|M.Sc Student||Arad Eran|
|Subject||Comparative Research of Algorithms for the Contextual|
|Department||Department of Electrical and Computer Engineering||Supervisor||PROF. Ron Meir|
|Full Thesis text|
Decision making problems are present in our daily life. Whenever we face a situation that requires a decision to be taken, we try to maximize our future benefits, relying on our experience. Such decisions are taken when e.g. we go from one place to another and choose a route that will minimize our expected travel time. At times we choose a well-known route that we have already experienced, but on other occasions we explore a new route that potentially will shorten our travel time. Each decision we make results with a reward that is considered for our next step of decision and there is always a trade-off maintained between taking a new route (exploration) and choosing the known route (exploitation). There are cases were the decision maker is also presented with a side information, context, that he can use to tune his decision.

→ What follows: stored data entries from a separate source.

$ cat config.mk
export PLATFORM = sky130hd
export DESIGN_NAME = dmp_channel
export DESIGN_NICKNAME = d
export VERILOG_FILES = /design/src/dmp_pkg.sv /design/src/dmp_baud_if.sv /design/src/dmp_baud_gen.sv /design/src/dmp_channel.sv
export SDC_FILE = /design/constraint.sdc
export NUM_CORES = 1
export LEC_CHECK = 0
export BUFFER_PORTS_ARGS = -buffer_cell sky130_fd_sc_hd__buf_2
export CORE_MARGIN = 2
export CORE_UTILIZATION = 56
export CTS_BUF_LIST = sky130_fd_sc_hd__clkbuf_2 sky130_fd_sc_hd__clkbuf_4 sky130_fd_sc_hd__clkbuf_8
export DETAILED_ROUTE_END_ITERATION = 10
export PLACE_DENSITY_LB_ADDON = 0.12
export SYNTH_ARGS = -nofsm -noshare
export SYNTH_HDL_FRONTEND = slang
export SYNTH_SLANG_ARGS = --single-unit
$ cat constraint.sdc
create_clock -name ref_clk_i -period 8.9 [get_ports ref_clk_i]
set_input_delay 0.445 -clock ref_clk_i [delete_from_list [all_inputs] [get_ports ref_clk_i]]
set_output_delay 0.445 -clock ref_clk_i [all_outputs]
set_load 0.02 [all_outputs]
--- src/lcd_pkg.sv ---
/*
  Shared constants for the loop-code detect and test-flag block.
  Assumes a single 25 MHz clock domain.
*/
package lcd_pkg;
  localparam int unsigned CLK_HZ = 25000000;
  localparam int unsigned PERSIST_S = 5;
  localparam int unsigned PERSIST_CYC = PERSIST_S * CLK_HZ;
  localparam int unsigned CNT_W = 28;

  // Register byte offsets
  localparam logic [7:0] OFS_CTRL = 8'h00;
  localparam logic [7:0] OFS_STAT = 8'h04;
  localparam logic [7:0] OFS_IRQ_STAT = 8'h08;
  localparam logic [7:0] OFS_IRQ_MASK = 8'h0C;

  // Control fields
  localparam int CTRL_EN_LO = 0;
  localparam int CTRL_EN_HI = 1;
  localparam int CTRL_SINGLE_RAIL = 2;
  localparam int CTRL_QRSS_EN = 3;
  localparam logic [3:0] CTRL_RESET = 4'h0;

  // Status and interrupt fields
  localparam int ST_FLAG = 0;
  localparam int ST_LOOPBACK = 1;
  localparam int ST_AIS = 2;
  localparam int ST_SYNC = 3;
  localparam int ST_BPV = 4;
  localparam int IRQ_W = 5;

  // Loop codes, sent repeatedly, newest bit in LSB
  localparam logic [4:0] LOOP_UP_CODE = 5'h01;
  localparam logic [2:0] LOOP_DOWN_CODE = 3'h1;

  typedef enum logic [1:0] {
    MODE_OFF = 2'h0,
    // Field is {enable_hi, enable_lo}: high bit alone watches loop-down
    MODE_UP = 2'h1,
    MODE_DOWN = 2'h2,
    MODE_AUTO = 2'h3
  } lcd_mode_t;

  typedef enum logic [2:0] {
    AST_IDLE = 3'h1,
    AST_WAIT_UP = 3'h2,
    AST_LOOPED = 3'h4
  } lcd_auto_t;
endpackage

--- src/lcd_top.sv ---
/*
  Loop-code detection, remote loopback control, test-status flags and
  bipolar violation insertion, with an APB register slave and interrupt.
  Assumes receive and transmit strobes are synchronous to clk_i.
*/
// Implementation choices: register access over APB and the register addresses.
// Operation
// - Each low-to-high of the insert request inserts one bipolar violation.
// - Violation goes into QRSS pattern or single-rail user data.
// - Insert request sampled on each transmit clock rising edge.
// - Enable bits 01 and 10 select manual, 11 automatic detection.
// - Manual: flag set after loop code present over five seconds.
// - Manual: flag held while code present, cleared when it stops.
// - Entering automatic mode clears flag and watches for loop-up.
// - Auto: loop-up over five seconds sets flag and loopback together.
// - Auto: flag stays high while loopback is active.
// - Auto: loop-down over five seconds drops loopback and flag.
// - Alarm output follows the all-ones detector state.
// - Sync output follows the QRSS detector state.
// - Mode 10 watches loop-down only, mode 01 loop-up only.
`timescale 1ns/1ps
module lcd_top
  import lcd_pkg::*;
#(
  parameter int unsigned PERSIST_CYCLES = lcd_pkg::PERSIST_CYC
) (
  input wire logic clk_i,
  input wire logic rst_n_i,
  input wire logic ce_i,
  input wire logic psel,
  input wire logic penable,
  input wire logic pwrite,
  input wire logic [7:0] paddr,
  input wire logic [31:0] pwdata,
  output logic [31:0] prdata,
  output logic pready,
  output logic pslverr,
  input wire logic transmit_clock_i,
  input wire logic violation_insert_req_i,
  input wire logic tx_data_i,
  input wire logic qrss_bit_i,
  output logic tx_pos_o,
  output logic tx_neg_o,
  input wire logic rx_bit_valid_i,
  input wire logic rx_data_i,
  input wire logic all_ones_det_i,
  input wire logic qrss_sync_det_i,
  output logic loop_code_flag_o,
  output logic remote_loopback_o,
  output logic all_ones_alarm_o,
  output logic test_pattern_sync_o,
  output logic irq_o
);
  import lcd_pkg::*;

  logic [3:0] ctrl;
  logic [IRQ_W-1:0] irq_stat;
  logic [IRQ_W-1:0] irq_mask;
  logic [IRQ_W-1:0] events;
  lcd_mode_t mode;
  lcd_mode_t mode_q;
  lcd_auto_t auto_st;
  logic manual_flag;
  logic auto_flag;
  logic up_present;
  logic up_expired;
  logic dn_present;
  logic dn_expired;
  logic transmit_clock_q;
  logic ins_q;
  logic ins_pend;
  logic ins_edge;
  logic transmit_clock_rise;
  logic last_pos;
  logic tx_mark;
  logic mode_enter;
  logic flag_prev;
  logic lb_prev;
  logic ais_prev;
  logic sync_prev;
  logic apb_wr;
  logic apb_rd;

  assign mode = lcd_mode_t'({ctrl[CTRL_EN_HI], ctrl[CTRL_EN_LO]});
  assign mode_enter = (mode != mode_q);
  assign apb_wr = psel && penable && pwrite;
  assign apb_rd = psel && !penable && !pwrite;

  // Both timers always run; mode logic picks which one is watched
  lcd_persist #(
    .LEN(5),
    .CODE(LOOP_UP_CODE),
    .LIMIT(PERSIST_CYCLES),
    .CNT_W(CNT_W)
  ) u_up (
    .clk_i(clk_i),
    .rst_n_i(rst_n_i),
    .ce_i(ce_i),
    .restart_i(mode_enter),
    .bit_valid_i(rx_bit_valid_i),
    .bit_i(rx_data_i),
    .present_o(up_present),
    .expired_o(up_expired)
  );

  lcd_persist #(
    .LEN(3),
    .CODE({2'h0, LOOP_DOWN_CODE}),
    .LIMIT(PERSIST_CYCLES),
    .CNT_W(CNT_W)
  ) u_down (
    .clk_i(clk_i),
    .rst_n_i(rst_n_i),
    .ce_i(ce_i),
    .restart_i(mode_enter),
    .bit_valid_i(rx_bit_valid_i),
    .bit_i(rx_data_i),
    .present_o(dn_present),
    .expired_o(dn_expired)
  );

  always_ff @(posedge clk_i or negedge rst_n_i) begin
    if (!rst_n_i) begin
      mode_q <= MODE_OFF;
    end else if (ce_i) begin
      mode_q <= mode;
    end
  end

  // Manual detection: flag is the live persistence result
  always_ff @(posedge clk_i or negedge rst_n_i) begin
    if (!rst_n_i) begin
      manual_flag <= 1'b0;
    end else if (ce_i) begin
      unique case (mode)
        MODE_DOWN: manual_flag <= dn_expired && dn_present && !mode_enter;
        MODE_UP: manual_flag <= up_expired && up_present && !mode_enter;
        MODE_OFF, MODE_AUTO: manual_flag <= 1'b0;
      endcase
    end
  end

  // Automatic detection with remote loopback
  always_ff @(posedge clk_i or negedge rst_n_i) begin
    if (!rst_n_i) begin
      auto_st <= AST_IDLE;
      auto_flag <= 1'b0;
    end else if (ce_i) begin
      if (mode != MODE_AUTO) begin
        auto_st <= AST_IDLE;
        auto_flag <= 1'b0;
      end else begin
        unique case (auto_st)
          AST_IDLE: begin
            auto_st <= AST_WAIT_UP;
            auto_flag <= 1'b0;
          end
          AST_WAIT_UP: begin
            if (up_expired) begin
              auto_st <= AST_LOOPED;
              auto_flag <= 1'b1;
            end
          end
          AST_LOOPED: begin
            if (dn_expired) begin
              auto_st <= AST_WAIT_UP;
              auto_flag <= 1'b0;
            end else begin
              auto_flag <= 1'b1;
            end
          end
          default: begin
            auto_st <= AST_IDLE;
            auto_flag <= 1'b0;
          end
        endcase
      end
    end
  end

  // Outputs and live status
  always_ff @(posedge clk_i or negedge rst_n_i) begin
    if (!rst_n_i) begin
      loop_code_flag_o <= 1'b0;
      remote_loopback_o <= 1'b0;
      all_ones_alarm_o <= 1'b0;
      test_pattern_sync_o <= 1'b0;
    end else if (ce_i) begin
      loop_code_flag_o <= manual_flag | auto_flag;
      remote_loopback_o <= auto_flag;
      all_ones_alarm_o <= all_ones_det_i;
      test_pattern_sync_o <= qrss_sync_det_i;
    end
  end

  // Transmit side: transmit_clock_i sampled as a synchronous input
  assign transmit_clock_rise = transmit_clock_i && !transmit_clock_q;
  assign ins_edge = transmit_clock_rise && violation_insert_req_i && !ins_q;
  assign tx_mark = ctrl[CTRL_QRSS_EN] ? qrss_bit_i : tx_data_i;

  always_ff @(posedge clk_i or negedge rst_n_i) begin
    if (!rst_n_i) begin
      transmit_clock_q <= 1'b0;
      ins_q <= 1'b0;
    end else if (ce_i) begin
      transmit_clock_q <= transmit_clock_i;
      if (transmit_clock_rise) begin
        ins_q <= violation_insert_req_i;
      end
    end
  end

  // Violation placed on next mark; AMI polarity otherwise alternates
  always_ff @(posedge clk_i or negedge rst_n_i) begin
    if (!rst_n_i) begin
      ins_pend <= 1'b0;
      last_pos <= 1'b0;
      tx_pos_o <= 1'b0;
      tx_neg_o <= 1'b0;
    end else if (ce_i && transmit_clock_rise) begin
      tx_pos_o <= 1'b0;
      tx_neg_o <= 1'b0;
      // Refused requests must not linger and fire after a later mode change
      if (ins_edge && !tx_mark && (ctrl[CTRL_SINGLE_RAIL] || ctrl[CTRL_QRSS_EN])) begin
        ins_pend <= 1'b1;
      end else if (!(ctrl[CTRL_SINGLE_RAIL] || ctrl[CTRL_QRSS_EN])) begin
        ins_pend <= 1'b0;
      end
      if (tx_mark) begin
        if ((ins_pend || ins_edge) && (ctrl[CTRL_SINGLE_RAIL] || ctrl[CTRL_QRSS_EN])) begin
          tx_pos_o <= last_pos;
          tx_neg_o <= !last_pos;
          ins_pend <= 1'b0;
        end else begin
          tx_pos_o <= !last_pos;
          tx_neg_o <= last_pos;
          last_pos <= !last_pos;
        end
      end
    end
  end

  // Interrupt events; set wins over write-one-to-clear
  assign events = {ins_edge, test_pattern_sync_o ^ sync_prev, all_ones_alarm_o ^ ais_prev,
                   remote_loopback_o ^ lb_prev, loop_code_flag_o ^ flag_prev};

  always_ff @(posedge clk_i or negedge rst_n_i) begin
    if (!rst_n_i) begin
      flag_prev <= 1'b0;
      lb_prev <= 1'b0;
      ais_prev <= 1'b0;
      sync_prev <= 1'b0;
      irq_stat <= '0;
    end else if (ce_i) begin
      flag_prev <= loop_code_flag_o;
      lb_prev <= remote_loopback_o;
      ais_prev <= all_ones_alarm_o;
      sync_prev <= test_pattern_sync_o;
      if (apb_wr && paddr == OFS_IRQ_STAT) begin
        irq_stat <= (irq_stat & ~pwdata[IRQ_W-1:0]) | events;
      end else begin
        irq_stat <= irq_stat | events;
      end
    end
  end

  always_ff @(posedge clk_i or negedge rst_n_i) begin
    if (!rst_n_i) begin
      irq_o <= 1'b0;
    end else if (ce_i) begin
      irq_o <= |(irq_stat & irq_mask);
    end
  end

  // APB slave: read data prepared in setup, pready high in access
  always_ff @(posedge clk_i or negedge rst_n_i) begin
    if (!rst_n_i) begin
      ctrl <= CTRL_RESET;
      irq_mask <= '0;
      prdata <= 32'h0000_0000;
      pready <= 1'b0;
      pslverr <= 1'b0;
    end else if (ce_i) begin
      pready <= psel && !penable;
      pslverr <= psel && !penable && !(paddr == OFS_CTRL || paddr == OFS_STAT
                 || paddr == OFS_IRQ_STAT || paddr == OFS_IRQ_MASK);
      if (apb_wr && pready) begin
        if (paddr == OFS_CTRL) begin
          ctrl <= pwdata[3:0];
        end
        if (paddr == OFS_IRQ_MASK) begin
          irq_mask <= pwdata[IRQ_W-1:0];
        end
      end
      if (apb_rd) begin
        unique case (paddr)
          OFS_CTRL: prdata <= {28'h0, ctrl};
          OFS_STAT: prdata <= {28'h0, test_pattern_sync_o, all_ones_alarm_o, remote_loopback_o,
                               loop_code_flag_o};
          OFS_IRQ_STAT: prdata <= {27'h0, irq_stat};
          OFS_IRQ_MASK: prdata <= {27'h0, irq_mask};
          default: prdata <= 32'h0000_0000;
        endcase
      end
    end
  end
endmodule

--- src/lcd_persist.sv ---
/*
  Periodic-code persistence timer: reports when a repeating code has been
  seen without a break for longer than the limit.
  Assumes at most one bit per enabled clock cycle, marked by bit_valid_i.
*/
`timescale 1ns/1ps
module lcd_persist #(
  parameter int unsigned LEN = 5,
  parameter logic [4:0] CODE = 5'h01,
  parameter int unsigned LIMIT = 125000000,
  parameter int unsigned CNT_W = 28
) (
  input wire logic clk_i,
  input wire logic rst_n_i,
  input wire logic ce_i,
  input wire logic restart_i,
  input wire logic bit_valid_i,
  input wire logic bit_i,
  output logic present_o,
  output logic expired_o
);
  logic [LEN-1:0] hist;
  logic [LEN-1:0] expect_hist;
  logic [2:0] fill;
  logic [CNT_W-1:0] cnt;
  logic match;

  // Pattern phase may be anything; accept any rotation of the code
  always_comb begin
    match = 1'b0;
    for (int r = 0; r < LEN; r++) begin
      expect_hist = LEN'((CODE[LEN-1:0] << r) | (CODE[LEN-1:0] >> (LEN - r)));
      if (hist == expect_hist) begin
        match = 1'b1;
      end
    end
    expect_hist = '0;
  end

  always_ff @(posedge clk_i or negedge rst_n_i) begin
    if (!rst_n_i) begin
      hist <= '0;
      fill <= 3'h0;
    end else if (ce_i && bit_valid_i) begin
      hist <= {hist[LEN-2:0], bit_i};
      if (fill != 3'(LEN)) begin
        fill <= fill + 3'h1;
      end
    end
  end

  // Count restarts on any break of the pattern
  always_ff @(posedge clk_i or negedge rst_n_i) begin
    if (!rst_n_i) begin
      cnt <= '0;
      present_o <= 1'b0;
      expired_o <= 1'b0;
    end else if (ce_i) begin
      present_o <= match && fill == 3'(LEN);
      if (restart_i || !(match && fill == 3'(LEN))) begin
        cnt <= '0;
        expired_o <= 1'b0;
      end else if (cnt < CNT_W'(LIMIT)) begin
        cnt <= cnt + CNT_W'(1);
      end else begin
        expired_o <= 1'b1;
      end
    end
  end
endmodule

--- config.mk ---
export PLATFORM = sky130hd
export DESIGN_NAME = lcd_top
export DESIGN_NICKNAME = d
export VERILOG_FILES = /design/src/lcd_pkg.sv /design/src/lcd_top.sv /design/src/lcd_persist.sv
export SDC_FILE = /design/constraint.sdc
export NUM_CORES = 1
export LEC_CHECK = 0
export ABC_AREA = 1
export BUFFER_PORTS_ARGS = -buffer_cell sky130_fd_sc_hd__buf_2
export CAP_MARGIN = 20
export CORE_AREA = 4 4 141 143
export CTS_BUF_LIST = sky130_fd_sc_hd__clkbuf_16
export CTS_CLUSTER_DIAMETER = 60
export DETAILED_ROUTE_END_ITERATION = 8
export DIE_AREA = 0 0 145 147
export PLACE_DENSITY = 0.63
export SYNTH_ARGS = -nofsm -noshare
export SYNTH_HDL_FRONTEND = slang
export SYNTH_SLANG_ARGS = --single-unit
export TNS_END_PERCENT = 30
--- constraint.sdc ---
create_clock -name clk_i -period 5.2 [get_ports clk_i]
set_clock_uncertainty 0.15 [all_clocks]
set_input_delay 0.26 -clock clk_i [delete_from_list [all_inputs] [get_ports clk_i]]
set_output_delay 0.26 -clock clk_i [all_outputs]
set_load 0.005 [all_outputs]
Word level (Yosys, flattened, before mapping)
Index checks and enable logic that the tools add are counted.

Bits of input ports: 54. Output and inout port bits: 41. Memories kept: 0. Bits in read-only memories: 0. Memory bits (writable): 0. Logic and storage cells: 171. Bits in latches: 0. Flip-flop bits (word level): 144.

Magnitude comparators: 2. Divide/modulo/power cells: 0. Muxes and demuxes: 36. Add/subtract/negate cells: 4. $mul: 0. Reductions and logical operators: 57. Shift-type cells: 0. Bitwise logic cells: 10. Eq/ne operators: 27.

Operators with widths (count): $mux 28 (4); $add 28x1->28 const B (2); $lt 28x27->1 const B (2); $mux 1 (24); $logic_and 1x1->1 (21); $pmux 5 s4 (1); $reduce_and 2->1 (10); $eq 8x4->1 const B (2); $and 5x5->5 (2); $logic_not 1->1 (10); $or 5x5->5 (2); $eq 3x2->1 const B (3); $eq 3x3->1 const B (3); $mux 3 (3); $ne 3x2->1 const B (3); $pmux 3 s3 (1); $reduce_and 3->1 (3); $eq 8x3->1 const B (1); $logic_not 8->1 (1); $logic_or 1x1->1 (7); $add 3x1->3 const B (2); $eq 3x1->1 const B (2); $eq 5x1->1 const B (1); $eq 5x2->1 const B (1); other kinds (19) (25).

Longest topological paths before layout
Gate-level depths: netlist (run 1).

Word-level depth: 11. Depth in mapped cells: 11. Gate-level depth less buffers: 11.

Hierarchy
A second synthesis (run 1) with hierarchy kept.

Cell total of the unflattened synthesis: 1096. Area, all modules: 7538.5 sq um.

Modules (own cells, without submodules): lcd_persist (u_up) (area an instance 2610.0 sq um, cells each 399, sequential area each 950.9 sq um, instances 1); lcd_persist (u_down) (area an instance 2508.7 sq um, cells each 384, sequential area each 900.9 sq um, instances 1); lcd_top (area an instance 2419.8 sq um, cells each 313, sequential area each 1077.3 sq um, instances 1).

Worst setup path before layout (run 1)
No wires, ideal clock.

Path type: flip-flop to flip-flop. Start: reg u_down.cnt[0]. End: reg u_down.cnt[16]. Required time: 4.933 ns. Stages on the path, launching flop included: 10. Buffers on the path: 0. Arrival: 1.429 ns. Slack: 3.504 ns. Setup time: 0.117 ns. Cells stage by stage: dfrtp_1 -> ha_1 -> nand2_1 -> nor2_2 -> nand2_1 -> nor2_1 -> xnor2_1 -> nor2_1 -> nand2_1 -> nand2_1.

Word-level cells in the longest chain between the ends: 3. Elaborated cells on any way between the ends: 6. Classes of those cells: add/sub (1); order compare (1); mux (2); reduce/logical (2).

Ends and longest elaborated chain: from (decl) (line lcd_persist.sv:25) `logic [CNT_W-1:0] cnt;`; from (signal assigned) (line lcd_persist.sv:64) `cnt <= cnt + CNT_W'(1);`; $add 28x1->28 or $lt 28x27->1 (tied branches) (line lcd_persist.sv:64, lcd_persist.sv:63); $mux 28 or $reduce_bool 2->1 (tied branches); $mux 28 or $reduce_and 2->1 (tied branches).

Several ways; a longest one is shown, not always the timed one. The select of a mux whose other input is x is not followed. A chain may end at the register's enable or synchronous reset.

Worst setup path after layout (run 1)
Start: reg u_up.cnt[17]. End: reg u_up.cnt[8].

Word-level cells in the longest chain between the ends: 3.

Ends and longest elaborated chain: from (decl) (line lcd_persist.sv:25); from (signal assigned) (line lcd_persist.sv:64); $lt 28x27->1 (line lcd_persist.sv:63) `end else if (cnt < CNT_W'(LIMIT)) begin`; $reduce_bool 2->1 (no source line); $reduce_and 2->1 (no source line).

Every way passes these cells.

==> flow_summary.yaml, run 1 <==
logic_synthesis:
  synth-simple-area-share_pct: 41.79
  synth_compound_area_share_pct: 4.093
  netlist_area_sq_mm: 0.007336
  synthMuxAreaShare_pct: 0.2900
  synth_warnings: 0
  synth_fa_ha_area_share_pct: 1.364
  synthTopCellsByArea: "dfrtp_1 (39%), nand2_1 (20%), nor2_1 (8.2%)"
  synth_top_family_by_area: "simple AND/OR/NAND/NOR gates"
  synth.distinct_cells: 41
  yosysTopAreaCellShare_pct: 38.55
  synth_top_cell_by_area: "dfrtp_1"
  yosys.area_share.xor_xnor_pct: 3.104
  synth_area_per_cell_sq_um: 6.805
  synth_cells: 1078
  synth-seq-cells: 114
  seq_area_frac_synth_pct: 38.90
floorplan:
  dieArea_sq_mm: 0.02132
  die_h_um: 147
  io_pins: 95
  die_w_um: 145
  initial_core_util_pct: 39.48
  design.core.area_sq_mm: 0.01858
  std_cell_rows: 50
cts:
  cts_tree: "yes"
  cts_sinks: 114
  cts-buffers-inserted: 17
  h-tree-depth: 4
  clkLatencyLatePin_ns: 0.43
  clk_pin_slew_ns: 0.06
  max-clock-path-buffers: 2
  cts_repair_resize_count: 0
  root_buffer: "clkbuf_16"
global_routing:
  grt_util_all_layers_pct: 16.65
  antenna_found_initial: 0
  grt.overflow.total: 0
  grt_first_pass_wirelength_um: 29760
  grt_start_max_net_pins: 67
  grt_pass1_vias: 6395
job:
  cap_viol_max_count: 0
power_and_ir_drop:
  p_leak_nw: 3.888
  power_per_cell_area_mw_per_mm2: 294.5
  ir_drop_v: 0.0002071
  total_power_mw: 2.433
setup_path:
  cpLargestDelayFamily: "simple AND/OR/NAND/NOR gates"
  worstPathCellList: "nand2_1 > inv_2 > nand2_1 > nand2_1 > a21oi_2 > nand3_2 > nand2_4 > nand2_1 > nand2_1"
  criticalPathCategory: "reg -> reg"
  critPathMaxStageDelay_ns: 0.52
  cp.buffers_inverters: 1
  crit_top_cell: "nand2_1"
  cp_slowest_cell: "nand3_2"
  cp-start-kind: "register"
  crit_path_end_kind: "register"
  cp.arrival_ns: 2.58
  crit_fanout: 28
  critPathRequiredTime_ns: 5.41
place:
  dp_hpwl_um: 11760
  place_ws_ns: 2.753
  io_buffers: 40
  dp_cells: 1328
  gp_routability_congestion: 0.8702
routing:
  via_per_inst: 4.790
  first_pass_iters: 5
  wire_per_inst_um: 12.34
  drc: 0
  detail_route.iter0.violations: 381
  wl_um: 16950
  final_antenna_net_count: 0
  vias: 6576
layout:
  drive_gt1_share_pct: 9.306
  layout.nets: 1188
  fillCellCount: 1909
  stdcell_count: 1373
  n_antenna_cell: 0
  final_core_util_pct: 44.46
  area_delta_synth_final_pct: 12.62
run_status:
  status: "finished, final reports clean"
sta:
  slew_headroom_pct: 45.00
  grt_setup_unrepaired: "no"
  finalHoldViolCount: 0
  worstMarginPinSlew_ns: 0.8250
  setup_ws_ns: 2.834
  tns_ns: 0
  setup_viol: 0
  fmax_ghz: 0.4226
  min_period_ns: 2.366
  period_share_pct: 45.50
  maxSlewViolCount: 0
hold_path:
  hold_path.class: "in -> reg"
## cell usage in the layout, fill, tap and decap left out, types with 2 or more instances in the layout
| cell type | count |
|---|---|
| a21oi_1 | 14 |
| a21oi_2 | 2 |
| buf_2 | 39 |
| buf_4 | 3 |
| clkbuf_16 | 17 |
| clkinvlp_4 | 2 |
| conb_1 | 27 |
| dfrtp_1 | 113 |
| dlygate4sd3_1 | 13 |
| ha_1 | 8 |
| inv_1 | 88 |
| inv_2 | 7 |
| inv_6 | 7 |
| inv_8 | 3 |
| nand2_1 | 397 |
| nand2_2 | 2 |
| nand2_4 | 4 |
| nand3_1 | 115 |
| nand3_2 | 3 |
| nand3_4 | 3 |
| nand4_1 | 17 |
| nor2_1 | 161 |
| nor2_2 | 4 |
| nor2_4 | 2 |
| nor3_1 | 9 |
| nor3_2 | 3 |
| o21ai_0 | 21 |
| o21ai_1 | 12 |
| or2_1 | 2 |
| xnor2_1 | 9 |
| xor2_1 | 17 |
## worst paths after layout
| check | from | endpoint | depth (start not counted) | slack [ns] |
|---|---|---|---|---|
| min in group asynchronous | rst_n_i | u_down.cnt[12] | 2 | 0.24 |
| setup / recovery | u_up.cnt[17] | u_up.cnt[8] | 9 | 2.83 |
| max in group asynchronous | rst_n_i | u_up.cnt[4] | 3 | 3.38 |
| hold / removal | pwrite | prdata[1] | 4 | 0.02 |
| setup reg to reg | u_up.cnt[17] | u_up.cnt[8] | 9 | 2.83 |
| hold reg to reg | prdata[2] | prdata[2] | 2 | 0.33 |
## Yosys cell counts
cell	instances
mux2i_1	1
nor4_1	1
inv_1	88
a221oi_1	1
xnor2_1	9
nor2_2	4
nand2_4	4
nand3b_1	1
nand4_1	17
mux2_2	1
conb_1	1
a21boi_1	1
nand3_4	3
nor2_4	2
a21oi_2	2
o21ai_1	12
or2_1	2
o22ai_1	1
buf_6	7
dfstp_2	1
buf_8	3
o21bai_1	1
nand2_2	2
dfrtp_1	113
clkinv_1	1
nand2_1	397
nor2_1	161
nor3_2	3
a32o_1	1
a21oi_1	14
buf_4	31
nand3_2	3
a211oi_1	1
xor2_1	17
ha_1	8
clkbuf_1	7
inv_2	7
nand3_1	115
nor3_1	9
o21ai_0	21
buf_2	4
## cell type report
| cell class | instances | area (sq um) | share of cell area, % |
|---|---|---|---|
| multi-input cells | 842 | 3816 | 46.19 |
| inverters | 96 | 360.3 | 4.362 |
| clock buffers | 17 | 425.4 | 5.149 |
| well taps | 234 | 292.8 | 3.544 |
| repair buffers | 55 | 347.8 | 4.210 |
| flip-flops and latches | 114 | 2854 | 34.54 |
| clock inverters | 15 | 165.2 | 1.999 |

The Multi-Armed-Bandit (MAB) setting models such decision making problems with exploration-exploitation trade-off. It balances between exploiting decisions that gave the highest reward in the past and exploring new decisions with expected higher reward in the future.
The Contextual Bandit problem is an extension of the MAB where side information or “Expert Advice” (Context) is provided to the agent and the decision is performed based on that “expert advice” with the target to maximize the reward.
In this work, we use different Data Sets such as MNIST and 20NewsGroup for generating the “expert advice” and for simulating several Contextual Bandit algorithms. Comparison is performed with respect to the following parameters: Reward Type, Loss Function, Upper Bound, Results Variation, Learning Curve, Computational Complexity and Efficiency of Exploration.